-------- Records shown

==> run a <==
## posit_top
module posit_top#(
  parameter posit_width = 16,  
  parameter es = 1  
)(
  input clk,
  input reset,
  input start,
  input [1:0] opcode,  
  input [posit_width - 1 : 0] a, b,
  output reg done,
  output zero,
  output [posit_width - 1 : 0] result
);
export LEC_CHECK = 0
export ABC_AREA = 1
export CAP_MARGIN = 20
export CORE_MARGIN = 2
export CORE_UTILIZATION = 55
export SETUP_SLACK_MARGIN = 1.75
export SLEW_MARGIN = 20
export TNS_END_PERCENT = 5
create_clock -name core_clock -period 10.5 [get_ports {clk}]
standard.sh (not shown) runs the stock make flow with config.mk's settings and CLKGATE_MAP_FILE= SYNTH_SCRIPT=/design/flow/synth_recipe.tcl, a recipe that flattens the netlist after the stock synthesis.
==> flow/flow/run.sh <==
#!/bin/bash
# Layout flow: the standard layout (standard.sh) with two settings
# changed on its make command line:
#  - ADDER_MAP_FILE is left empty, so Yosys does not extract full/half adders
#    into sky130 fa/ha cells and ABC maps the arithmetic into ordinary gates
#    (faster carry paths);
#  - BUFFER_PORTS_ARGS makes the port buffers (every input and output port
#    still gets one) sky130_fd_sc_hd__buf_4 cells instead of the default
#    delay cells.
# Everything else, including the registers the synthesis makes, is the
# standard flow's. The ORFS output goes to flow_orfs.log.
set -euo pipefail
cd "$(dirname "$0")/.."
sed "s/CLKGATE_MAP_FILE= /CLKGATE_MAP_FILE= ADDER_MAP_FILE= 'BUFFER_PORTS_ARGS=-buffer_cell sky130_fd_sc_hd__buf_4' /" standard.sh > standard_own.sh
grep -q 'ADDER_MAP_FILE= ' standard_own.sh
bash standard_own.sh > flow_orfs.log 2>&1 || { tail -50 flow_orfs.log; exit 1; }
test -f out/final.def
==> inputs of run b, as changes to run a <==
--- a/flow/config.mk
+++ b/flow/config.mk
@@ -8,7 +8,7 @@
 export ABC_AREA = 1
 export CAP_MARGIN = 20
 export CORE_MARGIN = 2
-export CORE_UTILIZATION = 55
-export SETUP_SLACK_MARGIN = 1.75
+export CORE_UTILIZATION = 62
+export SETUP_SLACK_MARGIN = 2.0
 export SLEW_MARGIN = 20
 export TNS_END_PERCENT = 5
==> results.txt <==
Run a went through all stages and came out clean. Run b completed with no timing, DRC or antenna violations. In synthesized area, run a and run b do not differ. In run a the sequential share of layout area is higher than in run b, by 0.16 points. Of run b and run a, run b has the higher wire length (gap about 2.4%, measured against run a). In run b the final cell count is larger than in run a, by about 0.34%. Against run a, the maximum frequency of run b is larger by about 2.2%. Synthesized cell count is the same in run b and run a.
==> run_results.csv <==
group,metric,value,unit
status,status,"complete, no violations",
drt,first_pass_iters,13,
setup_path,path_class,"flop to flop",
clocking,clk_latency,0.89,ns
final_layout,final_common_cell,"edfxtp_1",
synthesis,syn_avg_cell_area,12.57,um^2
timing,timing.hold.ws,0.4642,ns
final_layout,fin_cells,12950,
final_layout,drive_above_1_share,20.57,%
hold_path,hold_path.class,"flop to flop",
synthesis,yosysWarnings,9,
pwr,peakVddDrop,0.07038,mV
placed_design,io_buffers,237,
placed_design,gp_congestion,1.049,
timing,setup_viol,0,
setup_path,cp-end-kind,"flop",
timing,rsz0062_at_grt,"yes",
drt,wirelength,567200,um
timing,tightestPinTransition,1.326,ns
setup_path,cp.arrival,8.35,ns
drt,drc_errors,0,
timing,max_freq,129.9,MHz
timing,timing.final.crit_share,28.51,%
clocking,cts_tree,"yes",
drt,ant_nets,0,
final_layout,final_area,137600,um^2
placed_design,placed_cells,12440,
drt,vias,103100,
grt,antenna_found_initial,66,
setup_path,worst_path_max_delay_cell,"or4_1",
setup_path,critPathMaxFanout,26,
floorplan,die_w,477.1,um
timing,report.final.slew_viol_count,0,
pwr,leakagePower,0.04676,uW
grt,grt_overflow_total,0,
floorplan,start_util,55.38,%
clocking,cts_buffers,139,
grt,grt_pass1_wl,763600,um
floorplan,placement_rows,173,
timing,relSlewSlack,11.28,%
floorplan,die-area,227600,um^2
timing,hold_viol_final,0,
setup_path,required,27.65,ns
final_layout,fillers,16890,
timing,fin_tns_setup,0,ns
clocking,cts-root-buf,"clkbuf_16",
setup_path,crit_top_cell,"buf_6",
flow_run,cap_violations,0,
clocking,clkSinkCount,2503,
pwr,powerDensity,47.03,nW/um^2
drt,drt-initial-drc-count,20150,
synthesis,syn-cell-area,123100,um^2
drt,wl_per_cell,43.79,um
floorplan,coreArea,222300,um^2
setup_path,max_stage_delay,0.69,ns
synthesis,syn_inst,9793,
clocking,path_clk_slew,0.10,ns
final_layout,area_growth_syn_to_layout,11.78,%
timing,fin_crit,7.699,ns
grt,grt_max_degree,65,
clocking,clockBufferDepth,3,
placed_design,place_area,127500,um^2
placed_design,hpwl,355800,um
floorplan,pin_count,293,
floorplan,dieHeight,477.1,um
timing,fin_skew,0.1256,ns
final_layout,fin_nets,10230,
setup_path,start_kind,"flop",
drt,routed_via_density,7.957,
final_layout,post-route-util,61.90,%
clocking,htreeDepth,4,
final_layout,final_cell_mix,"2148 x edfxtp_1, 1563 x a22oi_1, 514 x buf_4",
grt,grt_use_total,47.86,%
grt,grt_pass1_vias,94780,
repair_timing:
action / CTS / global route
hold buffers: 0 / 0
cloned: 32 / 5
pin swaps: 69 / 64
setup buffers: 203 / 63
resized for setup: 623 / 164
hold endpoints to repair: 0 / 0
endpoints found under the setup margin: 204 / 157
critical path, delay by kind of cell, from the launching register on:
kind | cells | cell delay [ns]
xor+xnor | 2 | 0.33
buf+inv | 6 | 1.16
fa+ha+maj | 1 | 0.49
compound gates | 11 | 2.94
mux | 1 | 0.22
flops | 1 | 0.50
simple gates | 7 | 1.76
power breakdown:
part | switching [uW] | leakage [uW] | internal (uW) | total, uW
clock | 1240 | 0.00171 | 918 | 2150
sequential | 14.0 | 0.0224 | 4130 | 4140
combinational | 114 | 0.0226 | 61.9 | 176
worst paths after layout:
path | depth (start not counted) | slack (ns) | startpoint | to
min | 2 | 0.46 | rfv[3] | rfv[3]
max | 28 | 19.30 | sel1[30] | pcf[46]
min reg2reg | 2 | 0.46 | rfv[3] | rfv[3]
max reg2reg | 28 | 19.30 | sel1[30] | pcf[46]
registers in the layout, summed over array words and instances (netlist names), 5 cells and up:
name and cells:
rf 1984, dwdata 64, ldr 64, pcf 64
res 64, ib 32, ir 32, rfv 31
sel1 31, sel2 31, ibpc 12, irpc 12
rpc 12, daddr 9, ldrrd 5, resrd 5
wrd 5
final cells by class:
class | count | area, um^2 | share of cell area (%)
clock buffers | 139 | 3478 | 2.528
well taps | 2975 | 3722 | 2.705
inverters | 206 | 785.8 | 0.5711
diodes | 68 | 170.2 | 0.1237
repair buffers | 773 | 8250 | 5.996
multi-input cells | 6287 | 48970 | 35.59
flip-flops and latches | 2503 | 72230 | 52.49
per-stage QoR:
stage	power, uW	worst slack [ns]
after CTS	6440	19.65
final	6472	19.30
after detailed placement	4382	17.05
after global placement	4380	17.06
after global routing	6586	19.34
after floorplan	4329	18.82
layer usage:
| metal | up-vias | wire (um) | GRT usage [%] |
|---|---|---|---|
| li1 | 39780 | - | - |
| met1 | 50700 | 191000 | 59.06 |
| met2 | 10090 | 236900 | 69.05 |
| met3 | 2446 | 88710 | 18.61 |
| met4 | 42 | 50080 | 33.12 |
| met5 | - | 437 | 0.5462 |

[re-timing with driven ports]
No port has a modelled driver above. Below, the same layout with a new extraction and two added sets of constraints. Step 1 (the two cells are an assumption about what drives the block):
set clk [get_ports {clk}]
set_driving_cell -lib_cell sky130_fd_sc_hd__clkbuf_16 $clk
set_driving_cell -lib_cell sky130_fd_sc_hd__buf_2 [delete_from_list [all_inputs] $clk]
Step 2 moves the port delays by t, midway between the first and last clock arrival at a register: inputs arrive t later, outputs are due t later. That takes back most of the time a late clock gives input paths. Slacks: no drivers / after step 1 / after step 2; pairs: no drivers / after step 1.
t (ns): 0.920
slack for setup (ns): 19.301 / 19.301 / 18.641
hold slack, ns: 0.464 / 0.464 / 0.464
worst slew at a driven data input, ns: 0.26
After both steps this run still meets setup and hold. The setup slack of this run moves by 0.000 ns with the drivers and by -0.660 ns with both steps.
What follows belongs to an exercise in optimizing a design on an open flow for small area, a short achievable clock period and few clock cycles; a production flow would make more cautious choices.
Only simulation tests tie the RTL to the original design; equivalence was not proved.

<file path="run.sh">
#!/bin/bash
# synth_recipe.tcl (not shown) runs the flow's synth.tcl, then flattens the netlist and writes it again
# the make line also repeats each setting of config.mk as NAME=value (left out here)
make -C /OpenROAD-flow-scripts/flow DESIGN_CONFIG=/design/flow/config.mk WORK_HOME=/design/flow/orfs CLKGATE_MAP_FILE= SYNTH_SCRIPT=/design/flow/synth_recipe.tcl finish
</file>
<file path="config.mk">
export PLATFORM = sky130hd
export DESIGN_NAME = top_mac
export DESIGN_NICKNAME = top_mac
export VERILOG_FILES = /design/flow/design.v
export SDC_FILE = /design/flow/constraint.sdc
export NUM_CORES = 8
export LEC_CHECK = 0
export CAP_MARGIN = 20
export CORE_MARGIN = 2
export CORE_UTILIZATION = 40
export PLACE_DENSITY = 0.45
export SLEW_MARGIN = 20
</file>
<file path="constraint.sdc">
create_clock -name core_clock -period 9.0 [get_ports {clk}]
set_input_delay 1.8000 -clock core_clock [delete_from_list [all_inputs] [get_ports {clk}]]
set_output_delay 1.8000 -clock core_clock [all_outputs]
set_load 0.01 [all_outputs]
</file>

----------------

→ Exercise details
Based on the entries above, please count how many lines contain the string "same", and reply with the figure only.

→ Reply to the exercise
2